Nicolai Berezowsky (1900–1953) was a Russian-born American violinist and composer.
Alexander Chesnokov (1880-1941) was a Russian composer whose papers consist primarily of music scores; they also include unpublished librettos and manuscripts in English, French, and Russian.
The Jerzy Fitelberg papers 1921-1952 hold the composer's score manuscripts and personal files containing clippings, correspondence, and concert programs.
Vladimir Heifetz (1893-1970) was a Russian-American pianist and composer, lecturer, organist, and choir director in New York and elsewhere, and an arranger for television, radio, and motion pictures. His papers cover approximately 1922 to 1970 and consist primarily of manuscript music scores for voices, piano, and some other instruments.
Robert Kurka (1921-1957) was an American composer of Czech descent best known for The Good Soldier Schweik (1956-1958), an orchestral suite that he expanded into an opera. His papers, dating from 1941 to 1982, hold scores, correspondence, clippings, books, and a professional journal.
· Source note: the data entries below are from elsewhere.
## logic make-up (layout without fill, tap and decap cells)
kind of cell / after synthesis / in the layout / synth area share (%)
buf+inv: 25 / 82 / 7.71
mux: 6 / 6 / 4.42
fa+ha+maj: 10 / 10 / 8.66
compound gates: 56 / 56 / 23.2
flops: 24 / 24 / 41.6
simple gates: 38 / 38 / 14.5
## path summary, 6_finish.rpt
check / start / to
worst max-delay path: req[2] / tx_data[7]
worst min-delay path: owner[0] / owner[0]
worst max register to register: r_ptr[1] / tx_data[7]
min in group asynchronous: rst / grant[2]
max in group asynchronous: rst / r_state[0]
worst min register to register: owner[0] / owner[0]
==> src/rtl/fetch_stage_pkg.sv <==
// Shared processor constants and types for the instruction fetch stage.
// Holds the bubble encoding, default reset PC and next-PC helpers.
package fetch_stage_pkg;

    localparam logic [31:0] DEFAULT_RESET_PC = 32'h0000_0000;
    localparam logic [31:0] DEFAULT_NOP_WORD = 32'h0000_0000;
    localparam logic [31:0] BUBBLE_PC_PLUS4  = 32'h0000_0000;
    localparam logic        BUBBLE_VALID     = 1'b0;

    typedef struct packed {
        logic [31:0] instr;
        logic [31:0] pc_plus4;
        logic        valid;
    } ifid_t;

    typedef enum logic [1:0] {
        PC_SEL_BRANCH = 2'd0,
        PC_SEL_JUMP   = 2'd1,
        PC_SEL_HOLD   = 2'd2,
        PC_SEL_ADV    = 2'd3
    } pc_sel_e;

    function automatic ifid_t ifid_bubble(input logic [31:0] nop_word);
        ifid_t b;
        b.instr    = nop_word;
        b.pc_plus4 = BUBBLE_PC_PLUS4;
        b.valid    = BUBBLE_VALID;
        return b;
    endfunction

    function automatic logic [31:0] word_align(input logic [31:0] addr);
        return {addr[31:2], 2'b00};
    endfunction

    // Wraps naturally at 2^32 because the sum is truncated to 32 bits.
    function automatic logic [31:0] pc_inc(input logic [31:0] pc);
        return pc + 32'd4;
    endfunction

endpackage

==> src/rtl/pc_unit.sv <==
// Program counter register with its redirect/stall priority mux.
// Redirects override a stall; reset overrides everything.
module pc_unit
    import fetch_stage_pkg::*;
#(
    parameter logic [31:0] RESET_PC = DEFAULT_RESET_PC
) (
    input  logic        clk,
    input  logic        reset,
    input  logic        stall,
    input  logic        branch_taken,
    input  logic [31:0] branch_target,
    input  logic        jump,
    input  logic [31:0] jump_target,
    output logic [31:0] pc,
    output logic [31:0] pc_plus4
);

    pc_sel_e     pc_sel_s;
    logic [31:0] pc_next_s;
    logic [31:0] pc_r;

    // Select the next-PC source by priority.
    always_comb begin
        pc_sel_s = PC_SEL_ADV;
        if (branch_taken) begin
            pc_sel_s = PC_SEL_BRANCH;
        end else if (jump) begin
            pc_sel_s = PC_SEL_JUMP;
        end else if (stall) begin
            pc_sel_s = PC_SEL_HOLD;
        end else begin
            pc_sel_s = PC_SEL_ADV;
        end
    end

    // Form the next PC from the selected source.
    always_comb begin
        pc_next_s = pc_inc(pc_r);
        case (pc_sel_s)
            PC_SEL_BRANCH: pc_next_s = word_align(branch_target);
            PC_SEL_JUMP:   pc_next_s = word_align(jump_target);
            PC_SEL_HOLD:   pc_next_s = pc_r;
            PC_SEL_ADV:    pc_next_s = pc_inc(pc_r);
            default:       pc_next_s = RESET_PC;
        endcase
    end

    // PC register with synchronous reset.
    always_ff @(posedge clk) begin
        if (reset) begin
            pc_r <= word_align(RESET_PC);
        end else begin
            pc_r <= pc_next_s;
        end
    end

    assign pc       = pc_r;
    assign pc_plus4 = pc_inc(pc_r);

endmodule

==> src/rtl/fetch_stage.sv <==
// Instruction fetch stage: drives the instruction memory address from the PC
// and captures the fetched word into the IF/ID pipeline register.
module fetch_stage
    import fetch_stage_pkg::*;
#(
    parameter logic [31:0] RESET_PC = DEFAULT_RESET_PC,
    parameter logic [31:0] NOP_WORD = DEFAULT_NOP_WORD
) (
    input  logic        Clk,
    input  logic        Reset,
    input  logic        Stall,
    input  logic        Flush,
    input  logic        BranchTaken,
    input  logic [31:0] BranchTarget,
    input  logic        Jump,
    input  logic [31:0] JumpTarget,
    output logic [31:0] IMemAddr,
    input  logic [31:0] IMemData,
    output logic [31:0] IfIdInstruction,
    output logic [31:0] IfIdPCPlus4,
    output logic        IfIdValid
);

    logic [31:0] pc_s;
    logic [31:0] pc_plus4_s;
    ifid_t       ifid_next_s;
    ifid_t       ifid_r;

    pc_unit #(
        .RESET_PC (RESET_PC)
    ) u_pc_unit (
        .clk           (Clk),
        .reset         (Reset),
        .stall         (Stall),
        .branch_taken  (BranchTaken),
        .branch_target (BranchTarget),
        .jump          (Jump),
        .jump_target   (JumpTarget),
        .pc            (pc_s),
        .pc_plus4      (pc_plus4_s)
    );

    // Any redirect or flush squashes the word fetched this cycle.
    always_comb begin
        ifid_next_s = ifid_r;
        if (BranchTaken || Jump || Flush) begin
            ifid_next_s = ifid_bubble(NOP_WORD);
        end else if (Stall) begin
            ifid_next_s = ifid_r;
        end else begin
            ifid_next_s.instr    = IMemData;
            ifid_next_s.pc_plus4 = pc_plus4_s;
            ifid_next_s.valid    = 1'b1;
        end
    end

    // IF/ID pipeline register with synchronous reset to a bubble.
    always_ff @(posedge Clk) begin
        if (Reset) begin
            ifid_r <= ifid_bubble(NOP_WORD);
        end else begin
            ifid_r <= ifid_next_s;
        end
    end

    assign IMemAddr        = pc_s;
    assign IfIdInstruction = ifid_r.instr;
    assign IfIdPCPlus4     = ifid_r.pc_plus4;
    assign IfIdValid       = ifid_r.valid;

endmodule
==> config.mk <==
export PLATFORM = sky130hd
export DESIGN_NAME = fetch_stage
export DESIGN_NICKNAME = d
export VERILOG_FILES = /design/src/rtl/fetch_stage_pkg.sv /design/src/rtl/pc_unit.sv /design/src/rtl/fetch_stage.sv
export SDC_FILE = /design/constraint.sdc
export NUM_CORES = 1
export LEC_CHECK = 0
export CAP_MARGIN = 15
export CORE_MARGIN = 1.5
export CORE_UTILIZATION = 43
export DETAILED_ROUTE_END_ITERATION = 8
export PLACE_DENSITY = 0.82
export SLEW_MARGIN = 20
export SYNTH_ARGS = -nofsm -noshare
export SYNTH_HDL_FRONTEND = slang
export SYNTH_SLANG_ARGS = --single-unit
==> constraint.sdc <==
create_clock -name Clk -period 1.9 [get_ports Clk]
set_input_delay 0.38 -clock Clk [delete_from_list [all_inputs] [get_ports Clk]]
set_output_delay 0.38 -clock Clk [all_outputs]
set_load 0.005 [all_outputs]
==> reports/metrics.cfg <==
[critical_path]
r2r_cells = 6
cp_max_fo = 6
cp_common_cell = o21ai_0
critPathCaptureType = flip-flop
crit_slowest_cell = clkdlybuf4s50_1
max_stage_delay_ns = 0.53
cp.arrival_ns = 2.11
cp.required_ns = 2.17
crit_type = in -> reg
cp_cell_sequence = clkdlybuf4s50_1 > nor2b_1 > buf_4 > a21oi_1 > o21ai_0 > o21ai_0 > a211oi_1
startpoint_type = primary input

[clocking]
clk_pin_slew_ns = 0.09
clk_path_buf_depth = 2
cts_sinks = 93
numCtsBuffers = 9
cts_tree = yes
cts_root_buf = clkbuf_8
clock_latency_ns = 0.37
htreeDepth = 3

[pwr]
power_mw = 4.19
power_density_nw_per_um2 = 592
peakVddDrop_mv = 0.401
leakage_nw = 2.62

[outcome]
status = completed

[logic_synthesis]
ys_types = 52
ys_warn_count = 0
synthCells = 546
synthArstFlopShare_pct = 0
synth.area.top_cells = dfxtp_1 41%, mux2i_1 8.8%, a21oi_1 6.9%
netlist_area_um2 = 4550
ys_seq_area_share_pct = 40.9
ys_ff_latch = 93
synth_area_leader_cell = dfxtp_1
synth_edf_count = 0
ys.flop_type = dfxtp_1
yosys.area.top_type_share_pct = 40.9
syn_area_per_cell_um2 = 8.34

[detailed_routing]
dr.max_layer_used = met4
wl_per_cell_um = 17.0
wl_met2_um = 7340
vias_per_cell = 5.44
vias = 4894
drt_iter0_drc = 293
wl_um = 15300
first_pass_iters = 6
ant_nets = 0
wl_met1_um = 5910
met3WireLength_um = 1640
drc = 0

[floorplanning]
die_height_um = 106
num_rows = 37
io_pins = 199
start_util_pct = 44.3
die_area_um2 = 11200
core_area_um2 = 10300
dieWidth_um = 106

[grt]
grt_pass1_wl_um = 24800
grt_max_degree = 51
antenna_found_initial = 0
grtUsageTotal_pct = 27.8
overflow = 0
grt_pass1_vias = 5022

[finish]
final_common_cell = clkdlybuf4s50_1
antenna_cells = 0
drive_above_1_share_pct = 11.8
final_cell_mix = 188 x clkdlybuf4s50_1, 93 x dfxtp_1, 71 x nor2_1, 63 x a21oi_1, 56 x buf_4
syn2layout_area_growth_pct = 55.2
fillers = 854
nNetsFinal = 862

[timing]
setup_viol = 0
rsz0062_at_grt = false
skew_ns = 0.0179
hold_viol_final = 0
layout_setup_ws_ns = 0.0632
fin_crit_sh_pct = 96.7
period_needed_ns = 1.84
slew_viol_final = 0
fmax_mhz = 544
finalSetupTns_ns = 0

[job]
maxCapViolCount = 0

[hold_path]
hold_depth = 2
hold_path_class = reg -> reg

[placed_design]
place_congestion = 0.940
hpwl_um = 11700
io_buffers = 190
pre_cts_slack_ns = -0.287

## state kept, by name, summed over array words and instances, names as in the netlist
register / cells
u_pc_unit.pc: 30
IfIdPCPlus4: 30
IfIdInstruction: 32
IfIdValid: 1
## metal layers
metal | vias up | track usage, %
met5 | - | 0
met4 | 0 | 8.88
met3 | 35 | 8.89
met2 | 271 | 48.0
met1 | 2250 | 32.6
li1 | 2338 | -
## cells in the mapped netlist, types with 6 or more instances
| cell type | number |
|---|---|
| nand4_1 | 9 |
| buf_2 | 10 |
| nand3_1 | 13 |
| dfxtp_1 | 93 |
| inv_1 | 6 |
| mux2i_1 | 40 |
| nor3_1 | 12 |
| nand2_1 | 40 |
| buf_4 | 6 |
| xnor2_1 | 23 |
| o22ai_1 | 6 |
| xor2_1 | 6 |
| clkbuf_1 | 27 |
| o21ai_0 | 36 |
| nand3b_1 | 12 |
| a211oi_1 | 9 |
| nor2_1 | 71 |
| and4_1 | 7 |
| a21oi_1 | 63 |
## power by group
group	switching [mW]	leakage (nW)	internal [mW]
logic	0.383	1.78	0.496
registers	0.0468	0.756	2.01
clock network	0.733	0.0868	0.521
total	1.16	2.62	3.02
## critical path: cells and delay by family
| family | cells | cell delay (ns) |
|---|---|---|
| buffers and inverters | 2 | 0.73 |
| AOI/OAI and AO/OA | 4 | 0.69 |
| and+or+nand+nor | 1 | 0.29 |
## cells by family after synthesis
family	share of synthesized area [%]
simple gates	21.0
buf+inv	5.47
fa+ha+maj	0.275
xor+xnor	5.58
flops	40.9
other cells	0.0824
mux	8.79
compound gates	17.9
## metrics by stage
| stage | hold slack, ns | utilization, % | std cells | area [um^2] |
|---|---|---|---|---|
| 6_report | 0.470 | 68.8 | 900 | 7070 |
| 5_1_grt | 0.509 | 68.8 | 900 | 7070 |
| 4_1_cts | 0.471 | 68.4 | 899 | 7030 |
| 3_5_place_dp | 0.456 | 66.7 | 883 | 6850 |
| 3_3_place_gp | 0.437 | 66.7 | 883 | 6850 |
| 2_1_floorplan | 0.451 | - | 549 | 4560 |
## final cells by class
type                       instances  area [um^2]  share of cell area [%]
multi-input combinational        401         2480                    35.1
sequential                        93         1860                    26.3
inverter                           7         26.3                   0.372
timing repair buffer             247         2350                    33.2
clock inverter                     4         33.8                   0.478
tap                              136          170                    2.41
clock buffer                      12          145                    2.05
## worst paths after layout
kind,startpoint,to,slack [ns]
max,Jump,u_pc_unit.pc[7]$_SDFFE_PP0P_,0.06
min,IfIdPCPlus4[16]$_SDFFE_PP0N_,IfIdPCPlus4[16]$_SDFFE_PP0N_,0.47
max reg2reg,u_pc_unit.pc[14]$_SDFFE_PP0P_,IfIdPCPlus4[30]$_SDFFE_PP0N_,0.12
min reg2reg,IfIdPCPlus4[16]$_SDFFE_PP0N_,IfIdPCPlus4[16]$_SDFFE_PP0N_,0.47
## what timing repair did
action                                  CTS  global route
resized for setup                         1             6
hold buffers                              0             0
pin swaps                                 0             1
endpoints found under the setup margin    3            10
buffers inserted                          0             1
(Power assumes the default switching activity.)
The papers are in two divisions: scores and professional files.
The Wladimir Selinsky Papers consist primarily of scripts and scores for the radio and television productions for which Selinsky wrote music. They also contain Selinsky’s arrangements of popular songs.
Tibor Serly (1901-1978) was a Hungarian composer, theoretician, and teacher.
Soulima Stravinsky (1910-1994) was a pianist, teacher, and composer, the son of Russian composer Igor Stravinsky. Correspondence and other material relating to Soulima Stravinsky as a pianist, lecturer, and teacher; notebooks and other material about Mozart's piano concertos and other course material; clippings and other material about Igor Stravinsky; published scores associated with or inscribed to Igor Stravinsky; Sketchbook by Igor Stravinsky (1917?).
The Pimen Tyomkin Papers consist mainly of music scores created or arranged by the composer encompassing the period in which he was actively working in the Soviet Union, from 1939 to 1972.